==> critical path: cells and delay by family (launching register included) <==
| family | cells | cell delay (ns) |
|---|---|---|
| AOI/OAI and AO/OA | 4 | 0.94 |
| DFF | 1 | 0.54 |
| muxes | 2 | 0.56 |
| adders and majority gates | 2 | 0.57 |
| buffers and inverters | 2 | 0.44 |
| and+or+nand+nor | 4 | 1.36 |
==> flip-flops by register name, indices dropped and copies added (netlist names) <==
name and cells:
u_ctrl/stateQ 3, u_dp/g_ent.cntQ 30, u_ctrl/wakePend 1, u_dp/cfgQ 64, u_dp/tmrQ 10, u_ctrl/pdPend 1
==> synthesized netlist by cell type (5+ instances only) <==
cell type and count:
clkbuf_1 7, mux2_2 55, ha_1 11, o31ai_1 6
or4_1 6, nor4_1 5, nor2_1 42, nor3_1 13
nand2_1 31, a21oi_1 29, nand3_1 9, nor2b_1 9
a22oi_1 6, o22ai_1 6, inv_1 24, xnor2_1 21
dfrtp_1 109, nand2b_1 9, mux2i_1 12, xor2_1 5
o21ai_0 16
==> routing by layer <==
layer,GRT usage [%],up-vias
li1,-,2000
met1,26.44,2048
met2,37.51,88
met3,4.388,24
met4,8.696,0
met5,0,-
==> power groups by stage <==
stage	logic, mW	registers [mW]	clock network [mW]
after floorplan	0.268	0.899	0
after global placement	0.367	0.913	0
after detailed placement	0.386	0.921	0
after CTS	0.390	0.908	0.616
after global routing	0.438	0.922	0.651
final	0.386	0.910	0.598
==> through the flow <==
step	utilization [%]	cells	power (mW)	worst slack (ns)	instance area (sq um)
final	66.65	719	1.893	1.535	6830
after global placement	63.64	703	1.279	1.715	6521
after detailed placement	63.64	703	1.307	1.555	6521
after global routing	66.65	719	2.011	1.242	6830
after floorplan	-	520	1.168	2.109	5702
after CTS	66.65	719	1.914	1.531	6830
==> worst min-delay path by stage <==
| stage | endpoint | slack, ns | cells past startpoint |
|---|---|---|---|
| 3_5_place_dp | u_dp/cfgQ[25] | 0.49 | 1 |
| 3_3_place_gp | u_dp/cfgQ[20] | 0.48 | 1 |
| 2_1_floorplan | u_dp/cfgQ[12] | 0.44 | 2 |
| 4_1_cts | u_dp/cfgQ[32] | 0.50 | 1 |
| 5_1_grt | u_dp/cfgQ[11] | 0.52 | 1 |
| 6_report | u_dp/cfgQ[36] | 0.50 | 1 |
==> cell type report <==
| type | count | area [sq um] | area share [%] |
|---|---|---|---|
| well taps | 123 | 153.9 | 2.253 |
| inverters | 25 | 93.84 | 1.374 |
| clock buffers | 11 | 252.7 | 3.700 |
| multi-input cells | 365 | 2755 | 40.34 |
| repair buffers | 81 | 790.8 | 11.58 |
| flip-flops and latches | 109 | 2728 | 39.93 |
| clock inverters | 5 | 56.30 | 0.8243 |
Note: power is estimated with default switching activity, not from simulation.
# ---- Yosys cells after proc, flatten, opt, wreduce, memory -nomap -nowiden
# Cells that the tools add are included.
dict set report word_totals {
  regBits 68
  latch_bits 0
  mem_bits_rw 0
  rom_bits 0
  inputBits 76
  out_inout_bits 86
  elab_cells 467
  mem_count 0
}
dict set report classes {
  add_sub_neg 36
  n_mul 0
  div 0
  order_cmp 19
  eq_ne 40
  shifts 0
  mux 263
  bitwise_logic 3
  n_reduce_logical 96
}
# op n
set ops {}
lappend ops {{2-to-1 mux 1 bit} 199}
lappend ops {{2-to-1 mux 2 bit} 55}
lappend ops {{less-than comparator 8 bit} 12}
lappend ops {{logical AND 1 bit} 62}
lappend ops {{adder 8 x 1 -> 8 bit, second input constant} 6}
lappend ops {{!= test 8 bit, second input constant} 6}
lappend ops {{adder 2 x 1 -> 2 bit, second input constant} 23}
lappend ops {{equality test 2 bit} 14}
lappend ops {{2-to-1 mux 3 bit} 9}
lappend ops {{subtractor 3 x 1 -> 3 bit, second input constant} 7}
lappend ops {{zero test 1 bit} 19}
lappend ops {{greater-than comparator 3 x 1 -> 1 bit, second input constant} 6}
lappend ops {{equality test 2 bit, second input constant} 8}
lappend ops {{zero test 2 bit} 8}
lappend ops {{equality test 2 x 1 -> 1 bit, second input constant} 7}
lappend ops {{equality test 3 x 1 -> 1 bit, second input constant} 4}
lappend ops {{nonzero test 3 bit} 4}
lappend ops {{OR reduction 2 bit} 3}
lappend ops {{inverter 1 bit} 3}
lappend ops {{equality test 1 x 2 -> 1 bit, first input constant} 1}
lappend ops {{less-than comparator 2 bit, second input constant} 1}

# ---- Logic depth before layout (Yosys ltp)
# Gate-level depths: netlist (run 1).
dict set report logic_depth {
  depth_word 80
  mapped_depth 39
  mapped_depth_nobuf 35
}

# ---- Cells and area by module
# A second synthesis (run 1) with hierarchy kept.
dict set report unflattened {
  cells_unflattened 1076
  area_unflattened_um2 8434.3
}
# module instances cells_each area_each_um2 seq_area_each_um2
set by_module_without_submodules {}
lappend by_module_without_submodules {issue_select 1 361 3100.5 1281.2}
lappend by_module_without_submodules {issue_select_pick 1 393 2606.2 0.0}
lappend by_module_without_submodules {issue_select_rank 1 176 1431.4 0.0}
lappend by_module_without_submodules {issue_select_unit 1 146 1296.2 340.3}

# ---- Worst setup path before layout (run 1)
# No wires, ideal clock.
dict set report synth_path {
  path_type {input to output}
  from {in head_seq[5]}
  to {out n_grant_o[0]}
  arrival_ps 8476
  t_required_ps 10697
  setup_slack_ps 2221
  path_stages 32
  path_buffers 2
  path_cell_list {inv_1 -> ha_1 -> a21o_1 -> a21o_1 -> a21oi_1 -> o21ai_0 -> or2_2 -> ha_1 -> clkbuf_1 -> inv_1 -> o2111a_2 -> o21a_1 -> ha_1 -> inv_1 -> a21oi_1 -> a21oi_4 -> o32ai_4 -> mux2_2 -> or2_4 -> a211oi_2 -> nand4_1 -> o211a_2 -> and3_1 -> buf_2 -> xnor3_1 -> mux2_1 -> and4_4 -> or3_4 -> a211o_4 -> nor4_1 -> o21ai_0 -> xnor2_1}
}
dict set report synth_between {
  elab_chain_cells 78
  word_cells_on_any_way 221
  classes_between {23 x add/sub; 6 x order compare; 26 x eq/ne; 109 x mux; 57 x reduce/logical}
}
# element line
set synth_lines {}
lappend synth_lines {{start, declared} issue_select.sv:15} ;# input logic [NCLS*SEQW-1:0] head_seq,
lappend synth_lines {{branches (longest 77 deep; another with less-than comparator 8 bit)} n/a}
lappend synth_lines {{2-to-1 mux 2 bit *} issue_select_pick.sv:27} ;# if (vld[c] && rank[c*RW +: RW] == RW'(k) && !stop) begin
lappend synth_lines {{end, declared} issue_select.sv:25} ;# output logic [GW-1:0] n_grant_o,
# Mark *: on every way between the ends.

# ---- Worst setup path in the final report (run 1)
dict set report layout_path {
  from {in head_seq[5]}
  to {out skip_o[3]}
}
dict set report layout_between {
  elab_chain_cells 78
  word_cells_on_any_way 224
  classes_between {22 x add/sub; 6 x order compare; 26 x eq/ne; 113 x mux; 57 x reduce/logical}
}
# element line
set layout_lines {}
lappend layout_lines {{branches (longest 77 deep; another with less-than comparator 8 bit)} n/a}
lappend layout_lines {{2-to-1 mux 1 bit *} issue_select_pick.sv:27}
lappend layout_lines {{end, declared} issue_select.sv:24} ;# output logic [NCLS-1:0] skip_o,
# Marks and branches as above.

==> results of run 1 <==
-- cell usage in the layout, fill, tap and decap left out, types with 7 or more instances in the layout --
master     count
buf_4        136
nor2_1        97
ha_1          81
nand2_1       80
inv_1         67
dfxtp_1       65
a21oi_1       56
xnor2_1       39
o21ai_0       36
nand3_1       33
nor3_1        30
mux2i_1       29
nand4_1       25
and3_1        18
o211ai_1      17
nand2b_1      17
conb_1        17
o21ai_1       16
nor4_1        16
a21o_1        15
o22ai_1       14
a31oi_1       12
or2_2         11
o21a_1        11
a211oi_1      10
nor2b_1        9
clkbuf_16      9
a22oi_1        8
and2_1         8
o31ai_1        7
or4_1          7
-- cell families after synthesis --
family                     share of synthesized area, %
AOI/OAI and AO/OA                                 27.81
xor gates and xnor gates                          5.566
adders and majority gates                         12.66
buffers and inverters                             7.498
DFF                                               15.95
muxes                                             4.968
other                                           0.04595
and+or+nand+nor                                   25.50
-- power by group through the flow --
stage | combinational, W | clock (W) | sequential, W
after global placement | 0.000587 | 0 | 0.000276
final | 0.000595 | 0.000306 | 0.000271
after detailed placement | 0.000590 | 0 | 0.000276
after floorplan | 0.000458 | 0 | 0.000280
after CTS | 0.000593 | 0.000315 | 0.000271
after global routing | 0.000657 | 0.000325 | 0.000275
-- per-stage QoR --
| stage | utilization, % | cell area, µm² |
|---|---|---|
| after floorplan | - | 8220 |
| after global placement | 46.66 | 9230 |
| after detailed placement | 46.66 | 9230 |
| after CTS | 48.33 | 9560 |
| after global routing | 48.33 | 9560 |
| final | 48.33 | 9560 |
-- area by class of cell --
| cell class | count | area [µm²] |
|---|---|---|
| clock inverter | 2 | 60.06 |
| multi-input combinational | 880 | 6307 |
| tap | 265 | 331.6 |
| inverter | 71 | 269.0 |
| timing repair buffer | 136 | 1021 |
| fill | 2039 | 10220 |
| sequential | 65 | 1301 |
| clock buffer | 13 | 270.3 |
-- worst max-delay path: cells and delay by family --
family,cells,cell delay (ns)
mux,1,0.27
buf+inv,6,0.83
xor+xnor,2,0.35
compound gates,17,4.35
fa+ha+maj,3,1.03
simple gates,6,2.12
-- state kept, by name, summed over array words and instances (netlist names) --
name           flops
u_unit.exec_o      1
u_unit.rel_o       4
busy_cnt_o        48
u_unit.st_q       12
### src/rtl/iotlb_top.sv
module iotlb_top
  import iotlb_pkg::*;
#(
  parameter int ENTRIES = 16,
  parameter int VA_W    = 32,
  parameter int PA_W    = 34,
  parameter int PAGE_SH = 13
) (
  input  logic                         clk,
  input  logic                         rst_n,
  input  logic                         lk_valid,
  output logic                         lk_ready,
  input  logic [VA_W-1:0]              lk_vaddr,
  input  logic                         lk_write,
  output logic                         rsp_valid,
  input  logic                         rsp_ready,
  output logic [PA_W-1:0]              rsp_paddr,
  output logic [1:0]                   rsp_status,
  output logic                         fr_valid,
  input  logic                         fr_ready,
  output logic [VA_W-PAGE_SH-1:0]      fr_vpn,
  input  logic                         fl_valid,
  output logic                         fl_ready,
  input  logic [PA_W-PAGE_SH-1:0]      fl_ppn,
  input  logic                         fl_writable,
  input  logic                         fl_cacheable,
  input  logic                         fl_err,
  input  logic [1:0]                   fl_errcode,
  input  logic                         reg_wr,
  input  logic [$clog2(ENTRIES)+1:0]   reg_addr,
  input  logic [31:0]                  reg_wdata,
  output logic [31:0]                  reg_rdata
);
  localparam int IDX_W = $clog2(ENTRIES);
  localparam int VPN_W = VA_W - PAGE_SH;
  localparam int PPN_W = PA_W - PAGE_SH;

  // control fields
  logic            en_q, diag_q, tbw_q, len_q, errf_q;
  logic [2:0]      tsz_q;
  logic [LP_W-1:0] lptr_q;
  logic [1:0]      errs_q;
  logic [31:0]     ctrl_word;

  // lookup pipeline
  tlb_state_e      state_q;
  logic [VA_W-1:0] vaddr_q;
  logic            write_q;
  logic [IDX_W-1:0] victim_q;
  logic [PA_W-1:0] paddr_q;
  logic [1:0]      status_q;

  // entry array wiring
  logic [ENTRIES-1:0][31:0] tag_q, data_q;
  logic [ENTRIES-1:0] valid_vec, used_vec, hit_vec, used_new;
  logic [IDX_W-1:0]   hit_idx, victim_idx, touch_idx;
  logic               hit_any, used_we, fill_we;
  logic [31:0]        fill_tag, fill_data;
  logic [1:0]         sel;
  logic [IDX_W-1:0]   ridx;
  logic               diag_tag_we, diag_data_we, ctrl_we;
  logic [VPN_W-1:0]   vpn_q;

  assign vpn_q = vaddr_q[VA_W-1:PAGE_SH];
  assign sel   = reg_addr[IDX_W+1:IDX_W];
  assign ridx  = reg_addr[IDX_W-1:0];

  assign ctrl_we      = reg_wr && (sel == SEL_CTRL);
  assign diag_tag_we  = reg_wr && diag_q && (sel == SEL_TAG);
  assign diag_data_we = reg_wr && diag_q && (sel == SEL_DATA);

  always_comb begin
    ctrl_word = '0;
    ctrl_word[C_EN]             = en_q;
    ctrl_word[C_DIAG]           = diag_q;
    ctrl_word[C_TBW]            = tbw_q;
    ctrl_word[C_TSZ+2:C_TSZ]    = tsz_q;
    ctrl_word[C_LPTR+LP_W-1:C_LPTR] = lptr_q;
    ctrl_word[C_LEN]            = len_q;
    ctrl_word[C_ERRF]           = errf_q;
    ctrl_word[C_ES+1:C_ES]      = errs_q;
  end

  always_comb begin
    unique case (sel)
      SEL_CTRL: reg_rdata = ctrl_word;
      SEL_TAG:  reg_rdata = diag_q ? tag_q[ridx]  : '0;
      SEL_DATA: reg_rdata = diag_q ? data_q[ridx] : '0;
      default:  reg_rdata = '0;
    endcase
  end

  // lowest-index hit
  always_comb begin
    hit_idx = '0;
    for (int i = ENTRIES - 1; i >= 0; i--)
      if (hit_vec[i]) hit_idx = IDX_W'(i);
  end
  assign hit_any = |hit_vec;

  assign fill_we   = (state_q == ST_FWAIT) && fl_valid;
  assign touch_idx = (state_q == ST_LOOK) ? hit_idx : victim_q;
  assign used_we   = ((state_q == ST_LOOK) && en_q && hit_any) ||
                     (fill_we && !fl_err);

  always_comb begin
    fill_tag = '0;
    fill_tag[VPN_W-1:0]   = vpn_q;
    fill_tag[T_WR]        = fl_writable && !fl_err;
    fill_tag[T_ERR]       = fl_err;
    fill_tag[T_ES+1:T_ES] = fl_err ? fl_errcode : 2'd0;
  end

  always_comb begin
    fill_data = '0;
    fill_data[PPN_W-1:0] = fl_err ? '0 : fl_ppn;
    fill_data[D_CACHE]   = fl_cacheable && !fl_err;
    fill_data[D_USED]    = !fl_err;
    fill_data[D_VALID]   = !fl_err;
  end

  iotlb_entries #(.N(ENTRIES), .IDX_W(IDX_W), .VPN_W(VPN_W)) u_entries (
    .clk         (clk),
    .rst_n       (rst_n),
    .diag_tag_we (diag_tag_we),
    .diag_data_we(diag_data_we),
    .diag_idx    (ridx),
    .diag_wdata  (reg_wdata),
    .fill_we     (fill_we),
    .fill_idx    (victim_q),
    .fill_tag    (fill_tag),
    .fill_data   (fill_data),
    .used_we     (used_we),
    .used_new    (used_new),
    .look_vpn    (vpn_q),
    .tag_q       (tag_q),
    .data_q      (data_q),
    .valid_vec   (valid_vec),
    .used_vec    (used_vec),
    .hit_vec     (hit_vec)
  );

  iotlb_policy #(.N(ENTRIES), .IDX_W(IDX_W)) u_policy (
    .valid_vec (valid_vec),
    .used_vec  (used_vec),
    .lock_en   (len_q),
    .lock_ptr  (lptr_q),
    .touch_idx (touch_idx),
    .used_new  (used_new),
    .victim_idx(victim_idx)
  );

  // control register
  always_ff @(posedge clk or negedge rst_n) begin
    if (!rst_n) begin
      en_q <= 1'b0; diag_q <= 1'b0; tbw_q <= 1'b0; len_q <= 1'b0;
      tsz_q <= '0; lptr_q <= '0; errf_q <= 1'b0; errs_q <= '0;
    end else begin
      if (ctrl_we) begin
        en_q   <= reg_wdata[C_EN];
        diag_q <= reg_wdata[C_DIAG];
        tbw_q  <= reg_wdata[C_TBW];
        tsz_q  <= reg_wdata[C_TSZ+2:C_TSZ];
        lptr_q <= reg_wdata[C_LPTR+LP_W-1:C_LPTR];
        len_q  <= reg_wdata[C_LEN];
        if (reg_wdata[C_ERRF]) begin
          errf_q <= 1'b0;
          errs_q <= '0;
        end
      end
      if (fill_we && fl_err) begin
        errf_q <= 1'b1;
        errs_q <= fl_errcode;
      end
    end
  end

  // lookup sequencing
  always_ff @(posedge clk or negedge rst_n) begin
    if (!rst_n) begin
      state_q  <= ST_IDLE;
      vaddr_q  <= '0;
      write_q  <= 1'b0;
      victim_q <= '0;
      paddr_q  <= '0;
      status_q <= RSP_OK;
    end else begin
      unique case (state_q)
        ST_IDLE: begin
          if (lk_valid) begin
            vaddr_q <= lk_vaddr;
            write_q <= lk_write;
            state_q <= ST_LOOK;
          end
        end
        ST_LOOK: begin
          if (!en_q) begin
            paddr_q  <= PA_W'(vaddr_q);
            status_q <= RSP_OK;
            state_q  <= ST_RESP;
          end else if (hit_any) begin
            if (write_q && !tag_q[hit_idx][T_WR]) begin
              paddr_q  <= '0;
              status_q <= RSP_PROT;
            end else begin
              paddr_q  <= {data_q[hit_idx][PPN_W-1:0], vaddr_q[PAGE_SH-1:0]};
              status_q <= RSP_OK;
            end
            state_q <= ST_RESP;
          end else begin
            victim_q <= victim_idx;
            state_q  <= ST_FREQ;
          end
        end
        ST_FREQ: begin
          if (fr_ready) state_q <= ST_FWAIT;
        end
        ST_FWAIT: begin
          if (fl_valid) begin
            if (fl_err) begin
              paddr_q  <= '0;
              status_q <= RSP_FERR;
            end else if (write_q && !fl_writable) begin
              paddr_q  <= '0;
              status_q <= RSP_PROT;
            end else begin
              paddr_q  <= {fl_ppn, vaddr_q[PAGE_SH-1:0]};
              status_q <= RSP_OK;
            end
            state_q <= ST_RESP;
          end
        end
        ST_RESP: begin
          if (rsp_ready) state_q <= ST_IDLE;
        end
        default: state_q <= ST_IDLE;
      endcase
    end
  end

  assign lk_ready   = (state_q == ST_IDLE);
  assign rsp_valid  = (state_q == ST_RESP);
  assign rsp_paddr  = paddr_q;
  assign rsp_status = status_q;
  assign fr_valid   = (state_q == ST_FREQ);
  assign fr_vpn     = vpn_q;
  assign fl_ready   = (state_q == ST_FWAIT);
endmodule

*PROMPT*
Using the listing above, return word for word each line from the one that has "muxes | 2 | 0.56 |" through the one that has "u_ctrl/stateQ 3, u_dp/g_ent.cntQ", and no line outside that range.

*RESPONSE BOX*
| muxes | 2 | 0.56 |
| adders and majority gates | 2 | 0.57 |
| buffers and inverters | 2 | 0.44 |
| and+or+nand+nor | 4 | 1.36 |
==> flip-flops by register name, indices dropped and copies added (netlist names) <==
name and cells:
u_ctrl/stateQ 3, u_dp/g_ent.cntQ 30, u_ctrl/wakePend 1, u_dp/cfgQ 64, u_dp/tmrQ 10, u_ctrl/pdPend 1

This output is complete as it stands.